Skip to content
Sports
Link copied to clipboard

Eagles' backup plan?

The Eagles have no options now, it appears.

I am going to make a good-faith effort here to try to forget for a minute that Donovan McNabb has turned himself into a national punch line by not knowing that an NFL game can end in a tie. Although it will be hard -- the day began with "Mike and Mike" incredulous on their ESPN Radio/TV/Podcastapalooza, and the news cycles will just roll from there -- I'm going to try to keep this to football.

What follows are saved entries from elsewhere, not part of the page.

$ cat src/hdl/sws_pkg.sv
// ----------------------------------------------------------------------------
// sws_pkg
// Shared types and constants of the stop-and-wait segment sender.
// ----------------------------------------------------------------------------
package sws_pkg;

    localparam int LENGTH_WIDTH = 32;

    localparam int LEN_W   = 32;
    localparam int SIZE_W  = 16;
    localparam int TIMER_W = 24;
    localparam int SEQ_W   = 8;
    localparam int IDX_W   = 2;
    localparam int DATA_W  = 32;
    localparam int OUT_W   = SEQ_W + LEN_W + SIZE_W;

    // Only the low LENGTH_WIDTH bits of the configured file length count.
    localparam logic [63:0] LEN_MASK64 = (64'd1 << LENGTH_WIDTH) - 64'd1;
    localparam logic [LEN_W-1:0] LEN_MASK = LEN_MASK64[LEN_W-1:0];

    localparam int DIV_STEPS = LEN_W;
    localparam int DIV_CNT_W = $clog2(DIV_STEPS);

    localparam logic [IDX_W-1:0] REG_FILE_LENGTH  = 2'd0;
    localparam logic [IDX_W-1:0] REG_SEGMENT_SIZE = 2'd1;
    localparam logic [IDX_W-1:0] REG_TIMEOUT      = 2'd2;
    localparam logic [IDX_W-1:0] REG_INITIAL_SEQ  = 2'd3;

    localparam logic [LEN_W-1:0]   RST_FILE_LENGTH  = 32'd0;
    localparam logic [SIZE_W-1:0]  RST_SEGMENT_SIZE = 16'd1024;
    localparam logic [TIMER_W-1:0] RST_TIMEOUT      = 24'd1000;
    localparam logic [SEQ_W-1:0]   RST_INITIAL_SEQ  = 8'd0;

    typedef enum logic [1:0] {
        OP_START  = 2'd0,
        OP_PACKET = 2'd1,
        OP_TICK   = 2'd2
    } op_t;

    typedef struct packed {
        logic transfer_done;
        logic is_retransmit;
        logic send_valid;
    } sws_user_t;

    typedef struct packed {
        logic start_load;
        logic div_start;
        logic load_total;
        logic advance;
        logic from_start;
        logic build;
        logic retx;
        logic done;
        logic timer_inc;
    } sws_cmd_t;

    typedef struct packed {
        logic busy;
        logic len_zero;
        logic good_ack;
        logic all_sent;
        logic timeout_hit;
        logic div_done;
    } sws_status_t;

endpackage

The last time McNabb had a game as bad as Sunday's four-turnover game in Cincinnati was in 2003. It was the second game of the season against the New England Patriots, a complete disaster. The Eagles were 0-2 and reeling. The quarterback was playing terrible football. Then as now, everybody said there was no physical problem. It was just happening, inexplicably.

Reid's response back then was the three-headed monster running game featuring Duce Staley, Correll Buckhalter and Brian Westbrook. Even though he never really admitted it out loud, Reid changed his play-calling somewhere between subtly and noticeably. He ran it more, called a more traditional game, leaned on other people. And it's funny -- even though McNabb stabilized some, he was never really great in 2003. But the Eagles made it to another NFC Championship Game because they were able to take an alternate approach.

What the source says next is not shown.